EXERCISE PROMPT
What you return must match the records below exactly, down to each character.

DATA TO USE
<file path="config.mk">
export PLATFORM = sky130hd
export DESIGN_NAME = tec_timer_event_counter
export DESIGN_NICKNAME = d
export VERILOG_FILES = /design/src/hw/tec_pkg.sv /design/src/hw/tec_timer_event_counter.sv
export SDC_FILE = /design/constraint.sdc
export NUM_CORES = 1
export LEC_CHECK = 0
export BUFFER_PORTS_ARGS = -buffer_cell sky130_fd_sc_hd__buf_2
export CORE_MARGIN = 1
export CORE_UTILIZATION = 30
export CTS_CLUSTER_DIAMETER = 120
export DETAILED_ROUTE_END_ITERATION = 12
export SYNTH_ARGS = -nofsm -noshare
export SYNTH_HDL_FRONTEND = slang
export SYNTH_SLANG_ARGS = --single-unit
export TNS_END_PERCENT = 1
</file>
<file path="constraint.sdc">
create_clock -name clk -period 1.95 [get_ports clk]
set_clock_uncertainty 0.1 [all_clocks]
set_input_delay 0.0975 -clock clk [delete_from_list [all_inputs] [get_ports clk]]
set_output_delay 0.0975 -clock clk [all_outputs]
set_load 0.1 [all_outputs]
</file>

COMPLETED EXERCISE
<file path="config.mk">
export PLATFORM = sky130hd
export DESIGN_NAME = tec_timer_event_counter
export DESIGN_NICKNAME = d
export VERILOG_FILES = /design/src/hw/tec_pkg.sv /design/src/hw/tec_timer_event_counter.sv
export SDC_FILE = /design/constraint.sdc
export NUM_CORES = 1
export LEC_CHECK = 0
export BUFFER_PORTS_ARGS = -buffer_cell sky130_fd_sc_hd__buf_2
export CORE_MARGIN = 1
export CORE_UTILIZATION = 30
export CTS_CLUSTER_DIAMETER = 120
export DETAILED_ROUTE_END_ITERATION = 12
export SYNTH_ARGS = -nofsm -noshare
export SYNTH_HDL_FRONTEND = slang
export SYNTH_SLANG_ARGS = --single-unit
export TNS_END_PERCENT = 1
</file>
<file path="constraint.sdc">
create_clock -name clk -period 1.95 [get_ports clk]
set_clock_uncertainty 0.1 [all_clocks]
set_input_delay 0.0975 -clock clk [delete_from_list [all_inputs] [get_ports clk]]
set_output_delay 0.0975 -clock clk [all_outputs]
set_load 0.1 [all_outputs]
</file>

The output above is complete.